(HealthDay News) — For patients with primary biliary cirrhosis (PBC), levels of alkaline phosphatase and bilirubin predict clinical outcome, according to a meta-analysis published in the December issue of Gastroenterology.
Willem J. Lammers, MD, from the Erasmus University Medical Center in Rotterdam, Netherlands, and colleagues performed a meta-analysis of individual patient data from 4,845 patients with PBC in 15 cohort studies. The authors examined the correlation between levels of alkaline phosphatase and bilirubin and outcomes.

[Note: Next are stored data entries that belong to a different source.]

--- config.mk ---
export PLATFORM = sky130hd
export DESIGN_NAME = sdram_core_arb_flat
export DESIGN_NICKNAME = d
export VERILOG_FILES = /design/src/rtl/sdram_arb_pkg.sv /design/src/rtl/sdram_core_arb_if.sv /design/src/rtl/sdram_tag_fifo.sv /design/src/rtl/sdram_core_arb.sv /design/src/flat_wrapper.sv
export SDC_FILE = /design/constraint.sdc
export NUM_CORES = 1
export LEC_CHECK = 0
export BUFFER_PORTS_ARGS = -buffer_cell sky130_fd_sc_hd__buf_2
export CORE_AREA = 2 2 164 166
export CTS_BUF_LIST = sky130_fd_sc_hd__clkbuf_16
export DETAILED_ROUTE_END_ITERATION = 8
export DIE_AREA = 0 0 166 168
export HOLD_SLACK_MARGIN = 0.1
export PLACE_DENSITY = 0.45
export SLEW_MARGIN = 15
export SYNTH_ARGS = -nofsm -noshare
export SYNTH_HDL_FRONTEND = slang
export SYNTH_SLANG_ARGS = --single-unit
--- constraint.sdc ---
create_clock -name clk -period 6.4 [get_ports clk]
set_input_delay 1.28 -clock clk [delete_from_list [all_inputs] [get_ports clk]]
set_output_delay 1.28 -clock clk [all_outputs]
set_load 0.01 [all_outputs]
--- src/rtl/sdram_arb_pkg.sv ---
// Shared types and helpers for the SDRAM core arbiter.
package sdram_arb_pkg;

    typedef enum logic {
        IDLE  = 1'b0,
        GRANT = 1'b1
    } arb_state_t;

    localparam int MAX_PORTS = 8;

    // First set bit of req at or after ptr, searching cyclically over n ports; 0 if none.
    function automatic logic [2:0] rr_pick(input logic [MAX_PORTS-1:0] req,
                                           input logic [2:0]           ptr,
                                           input int                   n);
        logic [2:0] pick;
        logic       found;
        int         idx;
        pick  = '0;
        found = 1'b0;
        for (int i = 0; i < MAX_PORTS; i++) begin
            idx = int'(ptr) + i;
            if (idx >= n) idx = idx - n;
            if (i < n && !found && req[idx[2:0]]) begin
                pick  = idx[2:0];
                found = 1'b1;
            end
        end
        return pick;
    endfunction

endpackage

--- src/rtl/sdram_core_arb_if.sv ---
// Downstream SDRAM core request/completion bus.
interface sdram_core_arb_if #(
    parameter int ADDR_WIDTH = 32,
    parameter int DATA_WIDTH = 32,
    parameter int BE_WIDTH   = DATA_WIDTH/8
);
    logic [BE_WIDTH-1:0]   m_wr;
    logic                  m_rd;
    logic [ADDR_WIDTH-1:0] m_addr;
    logic [DATA_WIDTH-1:0] m_write_data;
    logic                  m_accept;
    logic                  m_ack;
    logic                  m_error;
    logic [DATA_WIDTH-1:0] m_read_data;

    modport master (
        output m_wr, m_rd, m_addr, m_write_data,
        input  m_accept, m_ack, m_error, m_read_data
    );

    modport slave (
        input  m_wr, m_rd, m_addr, m_write_data,
        output m_accept, m_ack, m_error, m_read_data
    );
endinterface

--- src/rtl/sdram_tag_fifo.sv ---
// In-order port-ID tag FIFO; DEPTH must be a power of two so pointers wrap naturally.
module sdram_tag_fifo #(
    parameter int DEPTH = 4,
    parameter int WIDTH = 2,
    parameter int AW    = $clog2(DEPTH)
) (
    input  logic             clk,
    input  logic             rst_n,
    input  logic             push,
    input  logic [WIDTH-1:0] din,
    input  logic             pop,
    output logic [WIDTH-1:0] dout,
    output logic             full,
    output logic             empty,
    output logic [AW:0]      count
);
    logic [WIDTH-1:0] mem [DEPTH];
    logic [AW-1:0]    wr_ptr, rd_ptr;
    logic             do_push, do_pop;

    assign full    = (count == (AW+1)'(DEPTH));
    assign empty   = (count == '0);
    assign do_push = push & ~full;
    assign do_pop  = pop & ~empty;
    assign dout    = mem[rd_ptr];

    always_ff @(posedge clk) begin
        if (!rst_n) begin
            wr_ptr <= '0;
            rd_ptr <= '0;
            count  <= '0;
        end else begin
            if (do_push) wr_ptr <= wr_ptr + AW'(1);
            if (do_pop)  rd_ptr <= rd_ptr + AW'(1);
            case ({do_push, do_pop})
                2'b10:   count <= count + (AW+1)'(1);
                2'b01:   count <= count - (AW+1)'(1);
                default: count <= count;
            endcase
        end
    end

    always_ff @(posedge clk) begin
        if (do_push) mem[wr_ptr] <= din;
    end
endmodule

--- src/rtl/sdram_core_arb.sv ---
// N-port round-robin arbiter onto one SDRAM core port, with in-order ack routing.
// Optional SDRAM_CORE_ARB_PRIO0_EN: port 0 gets fixed top priority, others round-robin.
module sdram_core_arb
    import sdram_arb_pkg::*;
#(
    parameter int NUM_PORTS       = 4,
    parameter int ADDR_WIDTH      = 32,
    parameter int DATA_WIDTH      = 32,
    parameter int BE_WIDTH        = DATA_WIDTH/8,
    parameter int MAX_OUTSTANDING = 4,
    parameter int PORT_W          = $clog2(NUM_PORTS)
) (
    input  logic                                  clk,
    input  logic                                  rst_n,
    input  logic [NUM_PORTS-1:0][BE_WIDTH-1:0]    p_wr,
    input  logic [NUM_PORTS-1:0]                  p_rd,
    input  logic [NUM_PORTS-1:0][ADDR_WIDTH-1:0]  p_addr,
    input  logic [NUM_PORTS-1:0][DATA_WIDTH-1:0]  p_write_data,
    output logic [NUM_PORTS-1:0]                  p_accept,
    output logic [NUM_PORTS-1:0]                  p_ack,
    output logic [NUM_PORTS-1:0]                  p_error,
    output logic [DATA_WIDTH-1:0]                 p_read_data,
    sdram_core_arb_if.master                      m,
    output logic                                  spurious_ack
);
    localparam int CNT_W = $clog2(MAX_OUTSTANDING) + 1;

    arb_state_t           state_q, state_d;
    logic [PORT_W-1:0]    g_q, g_d, rr_ptr_q, rr_d, pick, g_nxt;
    logic [NUM_PORTS-1:0] req;
    logic [MAX_PORTS-1:0] req_ext;
    logic                 push, pop, tag_full, tag_empty;
    logic [PORT_W-1:0]    head;
    logic [CNT_W-1:0]     tag_cnt;

    always_comb begin
        for (int i = 0; i < NUM_PORTS; i++) req[i] = (|p_wr[i]) | p_rd[i];
    end

    always_comb begin
        req_ext = '0;
        req_ext[NUM_PORTS-1:0] = req;
`ifdef SDRAM_CORE_ARB_PRIO0_EN
        if (req[0]) pick = '0;
        else        pick = PORT_W'(rr_pick(req_ext & ~8'h01, 3'(rr_ptr_q), NUM_PORTS));
`else
        pick = PORT_W'(rr_pick(req_ext, 3'(rr_ptr_q), NUM_PORTS));
`endif
    end

    assign g_nxt = (g_q == PORT_W'(NUM_PORTS-1)) ? '0 : g_q + PORT_W'(1);

    always_comb begin
        state_d        = state_q;
        g_d            = g_q;
        rr_d           = rr_ptr_q;
        push           = 1'b0;
        p_accept       = '0;
        m.m_wr         = '0;
        m.m_rd         = 1'b0;
        m.m_addr       = '0;
        m.m_write_data = '0;
        unique case (state_q)
            IDLE: begin
                // Full is judged on the registered count; a same-cycle pop does not open a slot.
                if (|req && tag_cnt < CNT_W'(MAX_OUTSTANDING)) begin
                    state_d = GRANT;
                    g_d     = pick;
                end
            end
            GRANT: begin
                m.m_wr         = p_wr[g_q];
                m.m_rd         = p_rd[g_q] & ~(|p_wr[g_q]);
                m.m_addr       = p_addr[g_q];
                m.m_write_data = p_write_data[g_q];
                if (!req[g_q]) begin
                    state_d = IDLE;
                end else if (m.m_accept) begin
                    p_accept[g_q] = 1'b1;
                    push          = 1'b1;
                    state_d       = IDLE;
`ifdef SDRAM_CORE_ARB_PRIO0_EN
                    if (g_q != '0) rr_d = g_nxt;
`else
                    rr_d = g_nxt;
`endif
                end
            end
            default: state_d = IDLE;
        endcase
    end

    always_ff @(posedge clk) begin
        if (!rst_n) begin
            state_q      <= IDLE;
            g_q          <= '0;
            rr_ptr_q     <= '0;
            spurious_ack <= 1'b0;
        end else begin
            state_q  <= state_d;
            g_q      <= g_d;
            rr_ptr_q <= rr_d;
            if (m.m_ack && tag_empty) spurious_ack <= 1'b1;
        end
    end

    assign pop = m.m_ack & ~tag_empty;

    sdram_tag_fifo #(
        .DEPTH (MAX_OUTSTANDING),
        .WIDTH (PORT_W)
    ) u_tag_fifo (
        .clk   (clk),
        .rst_n (rst_n),
        .push  (push & ~tag_full),
        .din   (g_q),
        .pop   (pop),
        .dout  (head),
        .full  (tag_full),
        .empty (tag_empty),
        .count (tag_cnt)
    );

    always_comb begin
        p_ack   = '0;
        p_error = '0;
        if (pop) begin
            p_ack[head]   = 1'b1;
            p_error[head] = m.m_error;
        end
    end

    assign p_read_data = m.m_read_data;
endmodule

--- src/flat_wrapper.sv ---
// flat-port wrapper written by rule: the top's interface ports become plain ports
module sdram_core_arb_flat import sdram_arb_pkg::*;
#(
    parameter int NUM_PORTS       = 4,
    parameter int ADDR_WIDTH      = 32,
    parameter int DATA_WIDTH      = 32,
    parameter int BE_WIDTH        = DATA_WIDTH/8,
    parameter int MAX_OUTSTANDING = 4,
    parameter int PORT_W          = $clog2(NUM_PORTS)
)
  (clk, rst_n, p_wr, p_rd, p_addr, p_write_data, p_accept, p_ack, p_error, p_read_data, spurious_ack, m_m_wr, m_m_rd, m_m_addr, m_m_write_data, m_m_accept, m_m_ack, m_m_error, m_m_read_data);
  sdram_core_arb_if #(.ADDR_WIDTH(ADDR_WIDTH), .DATA_WIDTH(DATA_WIDTH), .BE_WIDTH(BE_WIDTH)) m_i ();
  input  logic clk;
  input  logic rst_n;
  input  logic [NUM_PORTS-1:0][BE_WIDTH-1:0] p_wr;
  input  logic [NUM_PORTS-1:0] p_rd;
  input  logic [NUM_PORTS-1:0][ADDR_WIDTH-1:0] p_addr;
  input  logic [NUM_PORTS-1:0][DATA_WIDTH-1:0] p_write_data;
  output logic [NUM_PORTS-1:0] p_accept;
  output logic [NUM_PORTS-1:0] p_ack;
  output logic [NUM_PORTS-1:0] p_error;
  output logic [DATA_WIDTH-1:0] p_read_data;
  output logic spurious_ack;
  output wire logic [$bits(m_i.m_wr)-1:0] m_m_wr;
  output wire logic [$bits(m_i.m_rd)-1:0] m_m_rd;
  output wire logic [$bits(m_i.m_addr)-1:0] m_m_addr;
  output wire logic [$bits(m_i.m_write_data)-1:0] m_m_write_data;
  input wire logic [$bits(m_i.m_accept)-1:0] m_m_accept;
  input wire logic [$bits(m_i.m_ack)-1:0] m_m_ack;
  input wire logic [$bits(m_i.m_error)-1:0] m_m_error;
  input wire logic [$bits(m_i.m_read_data)-1:0] m_m_read_data;
  assign m_m_wr = m_i.m_wr;
  assign m_m_rd = m_i.m_rd;
  assign m_m_addr = m_i.m_addr;
  assign m_m_write_data = m_i.m_write_data;
  assign m_i.m_accept = m_m_accept;
  assign m_i.m_ack = m_m_ack;
  assign m_i.m_error = m_m_error;
  assign m_i.m_read_data = m_m_read_data;
  sdram_core_arb #(.NUM_PORTS(NUM_PORTS), .ADDR_WIDTH(ADDR_WIDTH), .DATA_WIDTH(DATA_WIDTH), .BE_WIDTH(BE_WIDTH), .MAX_OUTSTANDING(MAX_OUTSTANDING), .PORT_W(PORT_W)) u_core (.clk(clk), .rst_n(rst_n), .p_wr(p_wr), .p_rd(p_rd), .p_addr(p_addr), .p_write_data(p_write_data), .p_accept(p_accept), .p_ack(p_ack), .p_error(p_error), .p_read_data(p_read_data), .m(m_i), .spurious_ack(spurious_ack));
endmodule
==> metrics.md, run 1 <==
| Metric | Value |
|---|---|
| Status | completed |
| Adder and majority gate portion of the synthesized area | 0.0360 |
| CP endpoint kind | primary output |
| Most area-consuming cells after synthesis | mux4_2 43%, and2_1 13%, dfxtp_1 8.2% |
| GPL Wtd Cong | roughly 0.75 |
| Clock Skew | ~1.4 ps |
| Most instantiated cells after synthesis | 74 x and2_1, 71 x mux4_2, 32 x buf_4, 18 x nand2_1 |
| Hold-fix buffers at CTS | 0 |
| Overflow after GRT | 0 |
| Met2 routed WL | 8.38 mm |
| First-pass GRT wire length | 23.9 mm |
| Synth Register Bits | 23 |
| Row count | 60 |
| Sinks on Clock Net | 23 |
| Residual DRC count | 0 |
| Max layer used | met5 |
| Post-synthesis simple-gate area fraction | 0.209 |
| Lkg Pwr | approximately 0.0026 uW |
| Kind of critical path | in2out |
| CP required | a little over 5000 ps |
| RSZ-0062 raised after global routing | false |
| Actual slew at the worst max-slew pin | 780 ps |
| Largest net degree at the start of global routing | 52 |
| Synth warn | 0 |
| Initial DRC count | 161 |
| Register area share after synthesis | 0.147 |
| H-tree Lvls | 1 |
| Gate Count Post-Synth | about 330 |
| Crit-path most repeated cell | buf_2 |
| CTS clk-pin slew, worst paths | ~60 ps |
| Num CTS Buffers | 3 |
| Mapped Area | around 3700 sq um |
| Slowest CP cell | or4_4 |
| Critical Path Fanout Max | 6 |
| Mux cell area share after synthesis | 0.445 |
| Fin crit period | around 4200 ps |
| Iteration count of the initial detailed-routing pass | 4 |
| Antenna cell count | 0 |
| Setup Viol. Count Final | 0 |
| Gr usage total | 0.111 |
| Top-area cell type share of the netlist area | 0.434 |
| Synth area leader | mux4_2 |
| Synth Area in Compound Gates | 0.0428 |
| Fin Hold WS | 493 ps |
| Post-synth EDFFs | 8 |
| Post-synth ARST share | 0 |
| Area grow syn2layout | 53.9% |
| PwrDens | 188 nW/um^2 |
| Dpl hpwl | about 15 mm |
| DIE AREA | 27900 sq um |
| Core area | 26400 sq um |
| Max-cap violations | 0 |
| Max clock buf depth | 2 |
| DR WL/cell | between 15 and 20 um |
| Vias per std cell | between 4 and 5 |
| Initial Util | 0.140 |
| Met3 Routed Length | 1.21 mm |
| Setup Buffers After CTS | 0 |
| I/O Buffers | 362 |
| Share of layout cells above drive strength 1 | 0.696 |
| Worst skew pair latency | 260 ps |
| Boundary pin count | around 430 |
| Largest family of logic cells by synthesized area | multiplexers |
| Predominant post-synthesis flop cell | dfxtp_1 |
| CTS tree | built |
| Setup crit start kind | input port |
| Die Ht | around 170 um |
| Via count | ~4000 |
| Period utilisation layout | 0.659 |
| Cell at the root of the clock tree | clkbuf_16 |
| WL met1 | 6.79 mm |
| Final hold viol count | 0 |
| Worst hold-check path type | reg2reg |
| Post-synthesis average cell area | between 10 and 15 sq um |
| Synth Net Count | 657 |
| Most common cell in the netlist | and2_1 |
| Total Neg Setup Slack | 0 ps |
| Fmax | 0.237 GHz |
| Detail Route Antenna Nets | 0 |
| CTS resizes | 0 |
| Yosys cell types | 44 |
| Antenna violations before repair | 3 |
| DRT Wirelength | between 15 and 20 mm |
| Slowest stage delay, CP | 550 ps |
| Die X-Extent | 166 um |
| Max-slew violations | 0 |
| Peak supply drop | 70.3 uV |
| Slew HR | 0.480 |
| Nets@finish | 969 |
| Number of global-route vias before repair | 3967 |
| CP cell instances | buf_2 > or4_4 > nor3_1 > a311oi_1 > o211ai_2 > nor2b_1 > buf_2 |
| Xor-xnor portion of the synthesized cell area | 0.00951 |
| Worst EP arrival | 2940 ps |
[final cells by class]
type / count / area (sq um)
fill: 2938 / 20700
multi-input combinational: 243 / 2730
timing repair buffer: 366 / 1840
sequential: 23 / 549
tap: 341 / 427
clock buffer: 3 / 75.1
inverter: 9 / 33.8
clock inverter: 1 / 7.51
[report_power, final]
part | internal, uW | switching, uW
Combinational | 384 | 325
Sequential | 177 | 39.7
Clock | 84.8 | 55.4
Total | 646 | 420
[path summary, 6_finish.rpt]
kind | start | cells past startpoint | to | slack [ps]
max reg2reg | u_core.g_q[0] | 9 | u_core.u_tag_fifo.count[2] | 3270
max | p_wr[8] | 7 | p_accept[0] | 2180
min reg2reg | u_core.spurious_ack | 2 | u_core.spurious_ack | 490
min | u_core.spurious_ack | 2 | u_core.spurious_ack | 490
[metrics by stage]
step	util	power, uW	worst slack [ps]	cells	cell area, sq um
after floorplan	-	701	2620	334	3680
after global routing	0.215	1150	2030	986	5670
after detailed placement	0.212	944	2200	982	5590
final	0.215	1070	2180	986	5670
after CTS	0.215	1090	2200	986	5670
after global placement	0.212	945	2210	982	5590
[layout by cell type (no fill, tap or decap), types with 2 or more instances in the layout]
master and n:
nand2b_1 3, mux2i_1 4, dfxtp_4 2, nor2_1 11, buf_2 362, clkbuf_16 3, nor2b_1 10, nand2_1 18
ha_1 9, inv_1 9, o21ai_0 4, nand3_1 4, buf_4 4, nor3_1 6, xnor2_1 3, or3_1 2
a21oi_1 2, mux4_2 71, and2_1 74, edfxtp_1 8, dfxtp_1 12
[state kept, by name, summed over array words and instances (netlist names), named ones only]
register,flops
u_core.u_tag_fifo.mem,8
u_core.u_tag_fifo.count,3
u_core.g_q,2
u_core.rr_ptr_q,2
u_core.u_tag_fifo.rd_ptr,2
u_core.u_tag_fifo.wr_ptr,2
u_core.spurious_ack,1
u_core.state_q,1
[worst max-delay path: cells and delay by family]
family          cells  cell delay, ps
compound gates      2             590
buf+inv             2             260
simple gates        3             800
[routing by layer]
| layer | vias to the layer above | global-route usage |
|---|---|---|
| li1 | 1852 | - |
| met1 | 1959 | 0.141 |
| met2 | 251 | 0.194 |
| met3 | 23 | 0.0205 |
| met4 | 2 | 0.0268 |
| met5 | - | 0 |
[cells by family after synthesis]
kind of cell / count (synthesis)
mux: 75
flops: 23
simple gates: 134
xor+xnor: 4
compound gates: 20
fa+ha+maj: 10
buf+inv: 68
(Power assumes the default switching activity.)
==> inputs of run 2 (changes only) <==
--- a/config.mk
+++ b/config.mk
@@ -6,12 +6,12 @@
 export NUM_CORES = 1
 export LEC_CHECK = 0
 export BUFFER_PORTS_ARGS = -buffer_cell sky130_fd_sc_hd__buf_2
-export CORE_AREA = 2 2 164 166
+export CORE_AREA = 2 2 168 170
 export CTS_BUF_LIST = sky130_fd_sc_hd__clkbuf_16
 export DETAILED_ROUTE_END_ITERATION = 8
-export DIE_AREA = 0 0 166 168
+export DIE_AREA = 0 0 170 172
 export HOLD_SLACK_MARGIN = 0.1
-export PLACE_DENSITY = 0.45
+export PLACE_DENSITY = 0.43
 export SLEW_MARGIN = 15
 export SYNTH_ARGS = -nofsm -noshare
 export SYNTH_HDL_FRONTEND = slang
==> constraint.sdc (replaced) <==
create_clock -name clk -period 3.9 [get_ports clk]
set_input_delay 0.78 -clock clk [delete_from_list [all_inputs] [get_ports clk]]
set_output_delay 0.78 -clock clk [all_outputs]
set_load 0.01 [all_outputs]
==> run 2 against run 1 <==
  * Largest cell class unchanged
  * Final cell count up 0.71%
  * Routed wire length grew 0.54%
  * Non-clock buffer count up 1
  * Combinational power grew 62%
  * Critical path type is now in2reg
  * Clock skew hardly changed
  * Total power up 63%
  * Die area increased by 4.8%
  * Highest routed layer unchanged
  * Global-route usage decreased by 0.86 points
==> metrics.md, run 2 (same netlist as run 1, synthesis figures left out) <==
| Metric | Value |
|---|---|
| Fin Hold WS | 494 ps (+0.732 ps) |
| Max FFs per register | 8 (unchanged) |
| Largest net degree at the start of global routing | 51 (-1.9%) |
| Slew HR | 0.592 (+0.111) |
| Most frequent cells in the layout | 362 x buf_2, 74 x and2_1, 71 x mux4_2 |
| Overflow after GRT | 0 (unchanged) |
| Core area | 27500 sq um (+4.3%) |
| Hold Crit Depth | 2 (unchanged) |
| NetSw | 677 uW (+61%) |
| Status | completed |
| Internal power | 1060 uW (+65%) |
| PwrDens | 306 nW/um^2 (+63%) |
| Placed cells | 988 (+0.61%) |
| Worst hold-check path type | reg2reg |
| Dpl hpwl | 14.8 mm (+1.9%) |
| Max-cap violations | 0 (unchanged) |
| First-pass GRT wire length | 22.7 mm (-5.1%) |
| Worst EP arrival | 3420 ps (+480 ps) |
| Seq pwr share | 0.214 (+0.010) |
| Lkg Pwr | 0.00262 uW (+0.53%) |
| Sinks on Clock Net | 23 (unchanged) |
| RSZ-0062 raised after global routing | false |
| Reg area | 549 sq um (unchanged) |
| Fin crit period | 3240 ps |
| Fmax | 0.308 GHz |
| CTS resizes | 0 (unchanged) |
| I/O Buffers | 362 (unchanged) |
| Critical Path Fanout Max | 7 (+1) |
| Via count | 4044 (-1.1%) |
| Final cell count without fillers | 993 (+0.71%) |
| Kind of critical path | in2reg |
| Cell at the root of the clock tree | clkbuf_16 |
| Hold-fix buffers at CTS | 0 (unchanged) |
| H-tree Lvls | 1 (unchanged) |
| Boundary pin count | 427 (unchanged) |
| Hold Path End | u_core.spurious_ack |
| DR WL/cell | 16.9 um (-0.16%) |
| DRT Wirelength | 16.8 mm (+0.54%) |
| Final hold viol count | 0 (unchanged) |
| Num CTS Buffers | 3 (unchanged) |
| Net Sw Frac | 0.389 (-0.00496) |
| Die X-Extent | 170 um (+2.4%) |
| Detail Route Antenna Nets | 0 (unchanged) |
| Most common library cell in the layout ignoring fill and taps | buf_2 |
| Max-slew violations | 0 (unchanged) |
| GPL Wtd Cong | 0.753 (+0.68%) |
| Initial Util | 0.134 (-0.00573) |
| CTS tree | built |
| Area grow syn2layout | 54.6% |
| Clock power frac | 0.126 (-0.005) |
| Die Ht | 172 um (+2.4%) |
| Period utilisation layout | 0.831 |
| Share of layout cells above drive strength 1 | 0.695 (-0.00108) |
| Max clock buf depth | 2 (unchanged) |
| Fill cells | 3088 (+5.1%) |
| Worst R2R Start | u_core.g_q[0] |
| Combinational power share | 0.660 (-0.005) |
| Iteration count of the initial detailed-routing pass | 4 (unchanged) |
| Area of the multi-input gates | 2730 sq um (unchanged) |
| CTS clk-pin slew, worst paths | 60 ps (about the same) |
| DIE AREA | 29200 sq um (+4.8%) |
| Actual slew at the worst max-slew pin | 609 ps (-171 ps) |
| Nets@finish | 970 (+0.10%) |
| Setup Viol. Count Final | 0 (unchanged) |
| CP required | 4080 ps (-1040 ps) |
| Residual DRC count | 0 (unchanged) |
| Post-route design area | 5690 sq um (+0.44%) |
| Largest Register | u_core.u_tag_fifo.mem |
| Worst Hold Launch | u_core.spurious_ack |
| Reg2reg setup slack | 1090 ps (-2180 ps) |
| Clock Skew | 1.16 ps (-0.229 ps) |
| Antenna violations before repair | 2 (-1) |
| Total Neg Setup Slack | 0 ps (unchanged) |
| Initial DRC count | 81 (-50%) |
| Reg-to-Reg End | u_core.u_tag_fifo.count[2] |
| Reg2Reg Depth | 9 (unchanged) |
| Worst skew pair latency | 250 ps (about the same) |
| CP endpoint kind | flop |
| Vias per std cell | 4.07 (-1.7%) |
| Row count | 61 (+1.7%) |
| Setup crit start kind | input port |
| Number of global-route vias before repair | 3909 (-1.5%) |
| Setup Buffers After CTS | 0 (unchanged) |
| Gr usage total | 0.102 (-0.00861) |
| Biggest regs | u_core.u_tag_fifo.mem x8, u_core.u_tag_fifo.count x3 |
| Placed cell areas | 5610 sq um (+0.47%) |
| Peak supply drop | 144 uV (+100%) |
-- run 2: power by group through the flow --
stage | sequential [uW] | clock [uW] | combinational, uW
final | 372 | 219 | 1150
after global routing | 389 | 237 | 1260
after CTS | 378 | 228 | 1180
after detailed placement | 384 | 0 | 1170
after global placement | 384 | 0 | 1170
after floorplan | 320 | 0 | 830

The researchers found that 1,118 patients reached a clinical end point. There was a strong correlation between levels of alkaline phosphatase and bilirubin measured at study enrollment and each year for five years and clinical outcomes (lower levels correlated with longer transplant-free survival). The best prediction of patient outcome was seen for levels of alkaline phosphatase that were 2.0 times the upper limit of normal (ULN) at one year after study enrollment (C-statistic, 0.71), but this was not significantly better than other thresholds. A bilirubin level 1.0 times the ULN at one year after study enrollment best predicted patient transplant-free survival (C-statistic, 0.79). The ability to predict patient survival times was increased by combining levels of alkaline phosphatase and bilirubin.
“Levels of alkaline phosphatase and bilirubin can predict outcomes (liver transplantation or death) of patients with PBC and might be used as surrogate end points in therapy trials,” the authors write.
Several authors disclosed financial ties to the pharmaceutical industry; the study was partially funded by Intercept Pharmaceuticals and Zambon Nederland BV.